Collected data entries
"""
<file path="config.mk">
export PLATFORM = sky130hd
export DESIGN_NAME = mxint_block_encoder
export DESIGN_NICKNAME = d
export VERILOG_FILES = /design/src/rtl/mxint_pkg.sv /design/src/rtl/mxint_leading_bit.sv /design/src/rtl/mxint_block_encoder.sv
export SDC_FILE = /design/constraint.sdc
export NUM_CORES = 1
export LEC_CHECK = 0
export ABC_CLOCK_PERIOD_IN_PS = 5500
export BUFFER_PORTS_ARGS = -buffer_cell sky130_fd_sc_hd__buf_2
export CAP_MARGIN = 20
export CORE_MARGIN = 2
export CORE_UTILIZATION = 57
export DETAILED_ROUTE_END_ITERATION = 7
export PLACE_DENSITY = 0.79
export SETUP_SLACK_MARGIN = 0.1
export SLEW_MARGIN = 20
export SYNTH_ARGS = -nofsm -noshare
export SYNTH_HDL_FRONTEND = slang
export SYNTH_HIERARCHICAL = 1
export SYNTH_SLANG_ARGS = --single-unit
</file>
<file path="constraint.sdc">
create_clock -name clk -period 5.5 [get_ports clk]
set_clock_uncertainty 0.05 [all_clocks]
set_input_delay 0.825 -clock clk [delete_from_list [all_inputs] [get_ports clk]]
set_output_delay 0.825 -clock clk [all_outputs]
set_load 0.02 [all_outputs]
</file>
<file path="src/rtl/mxint_pkg.sv">
// rtl/mxint_pkg.sv - shared FSM state type and width helper for the MXINT block encoder
package mxint_pkg;

  typedef enum logic [1:0] {
    COLLECT = 2'd0,
    SCAN    = 2'd1,
    SHIFT   = 2'd2,
    OUT     = 2'd3
  } state_e;

  // Signed width able to hold B - (M-1) for any B in 0..W-1
  function automatic int shift_width(input int in_width);
    return $clog2(in_width) + 2;
  endfunction

endpackage

</file>
<file path="src/rtl/mxint_leading_bit.sv">
// rtl/mxint_leading_bit.sv - significant bit count of a signed value
// b = 1 + index of the highest bit differing from the sign bit; 0 for values 0 and -1.
module mxint_leading_bit #(
  parameter int W = 16
) (
  input  logic [W-1:0]         x,
  output logic [$clog2(W)-1:0] b
);

  logic [W-2:0] diff;

  assign diff = x[W-2:0] ^ {(W - 1){x[W-1]}};

  always_comb begin
    b = '0;
    for (int k = 0; k < W - 1; k++) begin
      if (diff[k]) b = ($clog2(W))'(k + 1);
    end
  end

endmodule

</file>
<file path="src/rtl/mxint_block_encoder.sv">
// rtl/mxint_block_encoder.sv - serial fixed-point to MXINT block encoder (collect, scan, shift, out)
// Optional MXINT_BLOCK_ENCODER_ROUND_EN: round half up with positive saturation instead of truncation.
module mxint_block_encoder
  import mxint_pkg::*;
#(
  parameter int DATA_IN_0_PRECISION_0  = 16,
  parameter int DATA_IN_0_PRECISION_1  = 8,
  parameter int DATA_OUT_0_PRECISION_0 = 8,
  parameter int DATA_OUT_0_PRECISION_1 = 8,
  parameter int BLOCK_SIZE             = 4
) (
  input  logic                              clk,
  input  logic                              rst,
  input  logic [DATA_IN_0_PRECISION_0-1:0]  data_in_0,
  input  logic                              data_in_0_valid,
  output logic                              data_in_0_ready,
  output logic [DATA_OUT_0_PRECISION_0-1:0] mdata_out_0 [BLOCK_SIZE-1:0],
  output logic [DATA_OUT_0_PRECISION_1-1:0] edata_out_0,
  output logic                              data_out_0_valid,
  input  logic                              data_out_0_ready
);

  localparam int W     = DATA_IN_0_PRECISION_0;
  localparam int FRAC  = DATA_IN_0_PRECISION_1;
  localparam int M     = DATA_OUT_0_PRECISION_0;
  localparam int E     = DATA_OUT_0_PRECISION_1;
  localparam int N     = BLOCK_SIZE;
  localparam int BW    = $clog2(W);
  localparam int CW    = (N > 1) ? $clog2(N) : 1;
  localparam int SW    = shift_width(W);
  localparam int E_MIN = -(2 ** (E - 1));
  localparam int E_MAX = (2 ** (E - 1)) - 1;
`ifdef MXINT_BLOCK_ENCODER_ROUND_EN
  localparam logic signed [W:0] MANT_MAX = (W + 1)'((2 ** (M - 1)) - 1);
`endif

  state_e                state_q, state_d;
  logic [CW-1:0]         count_q, count_d;
  logic [W-1:0]          elem_q [N-1:0];
  logic [W-1:0]          elem_d [N-1:0];
  logic signed [SW-1:0]  shift_q, shift_d;
  logic [M-1:0]          mant_q [N-1:0];
  logic [M-1:0]          mant_d [N-1:0];
  logic [E-1:0]          exp_q, exp_d;
  logic [BW-1:0]         lead [N-1:0];
  logic [BW-1:0]         b_max;
  logic signed [31:0]    e_full;

  // Bring one element to the shared scale; the scan guarantees the result fits M bits
  function automatic logic [M-1:0] scale(input logic [W-1:0] x, input logic signed [SW-1:0] sh);
    logic signed [W:0] xe;
    logic signed [W:0] r;
    logic [SW-1:0]     amt;
    xe = {x[W-1], x};
    if (sh > 0) begin
      amt = sh;
`ifdef MXINT_BLOCK_ENCODER_ROUND_EN
      xe = xe + ((W + 1)'(1) << (amt - SW'(1)));
      r  = xe >>> amt;
      if (r > MANT_MAX) r = MANT_MAX;
`else
      r  = xe >>> amt;
`endif
    end else begin
      amt = -sh;
      r   = xe << amt;
    end
    return r[M-1:0];
  endfunction

  for (genvar i = 0; i < N; i++) begin : g_lead
    mxint_leading_bit #(.W(W)) u_lead (
      .x (elem_q[i]),
      .b (lead[i])
    );
  end

  always_comb begin
    b_max = '0;
    for (int i = 0; i < N; i++) begin
      if (lead[i] > b_max) b_max = lead[i];
    end
  end

  always_comb begin
    state_d = state_q;
    count_d = count_q;
    shift_d = shift_q;
    exp_d   = exp_q;
    e_full  = '0;
    for (int i = 0; i < N; i++) begin
      elem_d[i] = elem_q[i];
      mant_d[i] = mant_q[i];
    end
    case (state_q)
      COLLECT: begin
        if (data_in_0_valid) begin
          elem_d[count_q] = data_in_0;
          if (count_q == CW'(N - 1)) begin
            count_d = '0;
            state_d = SCAN;
          end else begin
            count_d = count_q + CW'(1);
          end
        end
      end
      SCAN: begin
        shift_d = $signed(SW'(b_max)) - $signed(SW'(M - 1));
        state_d = SHIFT;
      end
      SHIFT: begin
        for (int i = 0; i < N; i++) mant_d[i] = scale(elem_q[i], shift_q);
        e_full = 32'(shift_q) - FRAC;
        if (e_full < E_MIN)      exp_d = E'(E_MIN);
        else if (e_full > E_MAX) exp_d = E'(E_MAX);
        else                     exp_d = e_full[E-1:0];
        state_d = OUT;
      end
      OUT: begin
        if (data_out_0_ready) state_d = COLLECT;
      end
      default: state_d = COLLECT;
    endcase
  end

  always_ff @(posedge clk or posedge rst) begin
    if (rst) begin
      state_q <= COLLECT;
      count_q <= '0;
      shift_q <= '0;
      exp_q   <= '0;
      for (int i = 0; i < N; i++) begin
        elem_q[i] <= '0;
        mant_q[i] <= '0;
      end
    end else begin
      state_q <= state_d;
      count_q <= count_d;
      shift_q <= shift_d;
      exp_q   <= exp_d;
      for (int i = 0; i < N; i++) begin
        elem_q[i] <= elem_d[i];
        mant_q[i] <= mant_d[i];
      end
    end
  end

  assign data_in_0_ready  = (state_q == COLLECT);
  assign data_out_0_valid = (state_q == OUT);
  assign edata_out_0      = exp_q;

  always_comb begin
    for (int i = 0; i < N; i++) mdata_out_0[i] = mant_q[i];
  end

endmodule

</file>
Word level (Yosys, flattened, before mapping)
Index checks and enable logic that the tools add are counted.
{ "word_totals": {"in_bits": 20, "elab_cells": 126, "out_inout_bits": 42, "regBits": 113} }
{ "classes": {"n_eq_ne": 7, "n_lt_le_gt_ge": 9, "addsub": 4, "reduce_logical": 4, "n_mux": 78, "shift": 8, "n_bitwise": 4} }
{ "ops": {"columns": ["operator", "count"], "rows": [
  ["4-bit 2-to-1 mux", 36],
  ["17-bit by 6-bit left shift with 8-bit output", 4],
  ["64-bit bitwise mux", 1],
  ["16-bit by 6-bit >>> shifter with 8-bit output", 4],
  ["15-bit bitwise XOR", 4],
  ["3-bit 2-to-1 mux", 16],
  ["8-bit 2-to-1 mux", 6],
  ["16-bit demux with 2-bit select", 1],
  ["2-bit 2-to-1 mux", 12],
  ["16-bit 2-to-1 mux", 1],
  ["4-bit > comparator", 3],
  ["6-bit by 8-bit > comparator with 1-bit output (second input constant)", 1],
  ["6-bit by 8-bit less-than comparator with 1-bit output (second input constant)", 1],
  ["2-bit case mux with 4 select lines", 1],
  ["2-bit equality test (second input constant)", 3],
  ["5-bit negator with 6-bit output", 1],
  ["5-bit by 5-bit subtractor with 6-bit output (second input constant)", 1],
  ["5-bit by 1-bit > comparator with 1-bit output (second input constant)", 1],
  ["4-bit by 3-bit subtractor with 5-bit output (second input constant)", 1],
  ["4-bit by 1-bit > comparator with 1-bit output (second input constant)", 1],
  ["1-bit 2-to-1 mux", 4],
  ["2-bit by 1-bit inequality test with 1-bit output (second input constant)", 2],
  ["2-bit by 3-bit less-than comparator with 1-bit output (second input constant)", 1],
  ["3-bit AND reduction", 1],
  ["7 further kinds", 7]
]} }

Depth between registers and ports, before layout
{ "logic_depth": {"word_depth": 25, "ltp_mapped": 29, "ltp_nobuf": 29} }

By module
The synthesis kept the hierarchy.
{ "modules_own_cells": {"columns": ["mod", "n_inst", "area_per_inst_um2", "cells_each", "seq_area_each_um2"], "rows": [
  ["mxint_block_encoder", 1, 8557.0, 930, 2777.7],
  ["mxint_leading_bit", 4, 294.0, 54, 0.0]
]} }

Worst setup path after synthesis
Ideal clock, no wire load.
{ "synth_timing": {"path_kind": "flip-flop to flip-flop", "startpoint": "register elem_q[30] (netlist name)", "endpoint": "register shift_q[3]", "t_required_ns": 5.368, "arrival_time_ns": 5.900, "path_stages_with_launch": 25, "n_path_buf": 0, "setup_slack_ns": -0.532, "period_less_slack_ns": 6.032, "setup_ns": 0.082, "cell_sequence": "dfrtp_1 > or3_1 > or3_1 > o21ai_0 > a21oi_1 > ha_1 > nor2b_4 > o211ai_1 > a21boi_1 > mux2_2 > ha_1 > and2b_2 > a221oi_2 > a2111oi_1 > a311oi_2 > a21oi_1 > mux2_2 > ha_1 > and4_2 > a21oi_2 > nor2_1 > a32o_1 > a211o_2 > a31o_1 > a31oi_1"} }
{ "synth_rtl": {"columns": ["item", "line", "text"], "rows": [
  ["start, declared", "mxint_block_encoder.sv:39", "logic [W-1:0] elem_q [N-1:0];"],
  ["start signal, assigned by index", "mxint_block_encoder.sv:142", "elem_q[i] <= elem_d[i];"],
  ["end signal, assigned", "mxint_block_encoder.sv:139", "shift_q <= shift_d;"],
  ["end, declared", "mxint_block_encoder.sv:41", "logic signed [SW-1:0] shift_q, shift_d;"]
]} }

==> tab_implementation.tex <==
\begin{tabular}{lr}
\hline
Metric & Value \\
\hline
\multicolumn{2}{l}{\textbf{Outcome}} \\
Result of the run & complete, but fails checks \\
Violated checks & negative setup slack \\
\multicolumn{2}{l}{\textbf{Finish}} \\
Synth-to-Final Area Change & 14.3\% \\
Count of fill cells added during filler insertion & 1345 \\
Share of final-layout standard cells stronger than drive strength 1 & 0.289 \\
Post-route cell area & 11100 um2 \\
Number of antenna cells inserted & 0 \\
Layout net count & 1261 \\
\multicolumn{2}{l}{\textbf{Route}} \\
Remaining antenna violation count & 0 \\
Number of vias per cell & between 6 and 7 \\
Vias after detailed routing & 9739 \\
Final routed DRC violation total & 0 \\
Number of detailed-routing iterations run before antenna repair & 8 \\
WL final & about 30 mm \\
Routed length per instance & roughly 21 um \\
Initial DRC Count & roughly 1100 \\
\multicolumn{2}{l}{\textbf{Floorplan}} \\
Number of cell rows & 47 \\
Initial core utilization & 0.585 \\
Die Area & about 18000 um2 \\
Vertical die dimension & approximately 130 um \\
I/O pin count & 62 \\
Horizontal die dimension & $\sim$130 um \\
Core outline area & between 15000 and 20000 um2 \\
\multicolumn{2}{l}{\textbf{Global route}} \\
Number of global-route vias before repair & a little over 9000 \\
Antenna violations before repair & 0 \\
Largest net degree at the start of global routing & 75 \\
Global-route wire length before repair & around 48 mm \\
All-layer global routing usage & 0.341 \\
Sum of overflow across all layers after global routing & 0 \\
\multicolumn{2}{l}{\textbf{Clocking}} \\
TritonCTS clock tree & done \\
Insertion delay to the later sink of the worst-skew pair & around 0.37 ns \\
Cell at the root of the clock tree & clkbuf\_16 \\
Hold bufs inserted after CTS & 0 \\
Clk buf depth & 2 \\
Clk sinks & 111 \\
Number of H-tree branching levels & 3 \\
Inserted Clock Buffers & 9 \\
Clock slew at reported path FFs & $\sim$0.08 ns \\
\multicolumn{2}{l}{\textbf{Setup path}} \\
Crit start category & flip-flop \\
Data arrival time of the worst path & between 5 and 6 ns \\
CP max stage delay & a little over 0.4 ns \\
Slowest cell on crit path & a311oi\_2 \\
Required time of the critical path & approximately 5.7 ns \\
Endpoint type of the worst setup path & flip-flop \\
Path type of the worst setup path & reg -> reg \\
Biggest fanout along the worst timing path & 5 \\
\multicolumn{2}{l}{\textbf{Timing}} \\
Unrepaired setup endpoints after global routing & true \\
Final setup violation count & 4 \\
Setup WS post-layout & -0.207 ns \\
Period minus WS final & approximately 5.7 ns \\
Tightest Pin Transition & 1.07 ns \\
Final Hold Fails & 0 \\
Tightest hold margin & 0.460 ns \\
Headroom to the max-slew limit & 0.288 \\
Fmax & $\sim$180 MHz \\
Final Max Slew Viols & 0 \\
Final period util & 1.04 \\
\multicolumn{2}{l}{\textbf{Synth}} \\
Mapped Cells & 1146 \\
Post-Synthesis Mean Instance Area & about 8.5 um2 \\
Count of warnings emitted by yosys & 6 \\
Post-synth ARST share & 1.00 \\
Syn Std Cell Area & 9730 um2 \\
Number of storage elements in the synthesis netlist & $\sim$110 \\
Unique masters post-synth & between 60 and 70 \\
Sequential area share after synthesis & 0.285 \\
Most common flop cell mapped by yosys & dfrtp\_1 \\
Number of enable flip-flop cells after synthesis & 0 \\
Number of nets produced by synthesis & 1189 \\
\multicolumn{2}{l}{\textbf{Placed design}} \\
Gpl congestion & between 0.9 and 1 \\
Port Buffers & 61 \\
Post-place instance area & 10500 um2 \\
Final HPWL DP & $\sim$22 mm \\
\multicolumn{2}{l}{\textbf{Job}} \\
Maximum Capacitance Violations & 0 \\
\multicolumn{2}{l}{\textbf{Hold path}} \\
Path class of the lowest-slack min-delay path & reg -> reg \\
\hline
\end{tabular}
path summary, 6_finish.rpt:
path                                            start                    endpoint  slack, ns  depth (start not counted)
setup / recovery               elem_q[13]$_DFFE_PP0P_      shift_q[3]$_DFFE_PP0N_      -0.21                         25
hold / removal             edata_out_0[0]$_DFFE_PP0P_  edata_out_0[0]$_DFFE_PP0P_       0.46                          1
setup reg to reg               elem_q[13]$_DFFE_PP0P_      shift_q[3]$_DFFE_PP0N_      -0.21                         25
hold reg to reg            edata_out_0[0]$_DFFE_PP0P_  edata_out_0[0]$_DFFE_PP0P_       0.46                          1
max in group asynchronous                         rst  edata_out_0[6]$_DFFE_PP0P_       3.77                          3
min in group asynchronous                         rst      elem_q[48]$_DFFE_PP0P_       0.59                          2
layer usage:
| layer | vias to the layer above | share of wire | global-route usage |
|---|---|---|---|
| met2 | 568 | 0.46 | 0.546 |
| met1 | 4662 | 0.39 | 0.444 |
| met4 | 0 | 0.047 | 0.145 |
| li1 | 4381 | - | - |
| met3 | 128 | 0.11 | 0.0796 |
| met5 | - | 0 | 0 |
placed cells by master, fill, tap and decap left out, types with 20 or more instances in the layout:
cell	count
nor2_1	128
mux2_2	119
dfrtp_1	107
o21ai_0	102
nand2_1	96
buf_4	77
a21oi_1	74
buf_2	61
mux2i_1	58
inv_1	25
nand3_1	25
a31oi_1	23
nor2b_1	21
nand2b_1	20
per-stage QoR:
stage / setup TNS [ns] / instances / setup slack (ns) / util
3_5_place_dp: -0.878 / 1416 / -0.260 / 0.633
4_1_cts: -0.104 / 1443 / -0.0471 / 0.663
3_3_place_gp: -0.218 / 1416 / -0.100 / 0.633
5_1_grt: -1.82 / 1443 / -0.457 / 0.669
6_report: -0.641 / 1443 / -0.207 / 0.669
2_1_floorplan: -0.830 / 1146 / -0.269 / -
cells in the mapped netlist, types with 14 or more instances:
cell type    n  area, um2
ha_1        23        288
nand3_1     25        125
a31oi_1     23        144
o21ai_0    105        526
or3_1       14       87.6
nor2_1     129        484
dfrtp_1    111       2780
nor3_1      20        100
nand2b_1    20        125
nor2b_1     23        144
clkbuf_1    52        195
o22ai_1     14       87.6
a21oi_1     80        400
nand2_1     97        364
mux4_2      19        428
mux2_2     122       1370
o211ai_1    15        113
mux2i_1     60        601
inv_1       27        101
state kept, by name (all words and copies together) (netlist names):
register / count
edata_out_0: 6
shift_q: 5
state_q: 2
elem_q: 64
count_q: 2
mdata_out_0: 32
final cells by class:
class	instances	area, um2	area share
sequential	111	2790	0.250
clock inverter	7	110	0.00990
multi-input combinational	927	6710	0.603
clock buffer	9	225	0.0202
inverter	29	111	0.0100
timing repair buffer	140	906	0.0814
tap	220	275	0.0247
cells by family after synthesis:
| family | count (synthesis) | share of synthesized area |
|---|---|---|
| flops | 111 | 0.285 |
| mux | 201 | 0.247 |
| buf+inv | 108 | 0.0464 |
| compound gates | 333 | 0.212 |
| simple gates | 365 | 0.175 |
| xor+xnor | 5 | 0.00450 |
| fa+ha+maj | 23 | 0.0296 |
critical path: cells and delay by family (launching register included):
family          cells  cell delay, ns
mux                 2            0.54
buf+inv             2            0.23
simple gates        6            1.39
fa+ha+maj           3            0.62
compound gates     12            2.40
flops               1            0.38
timing repair:
item                       CTS  global route
buffers inserted            11             2
setup endpoints to repair    5             5
resized for setup           14            21
gates cloned                 0             0
pin swaps                   14            21
Power is not shown: default switching activity piles up to over one toggle a cycle in this logic, so the estimate is an artifact.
"""
Exercise details: Please copy every line from the entries that includes the word "approximately".

Task response:
Vertical die dimension & approximately 130 um \\
Required time of the critical path & approximately 5.7 ns \\
Period minus WS final & approximately 5.7 ns \\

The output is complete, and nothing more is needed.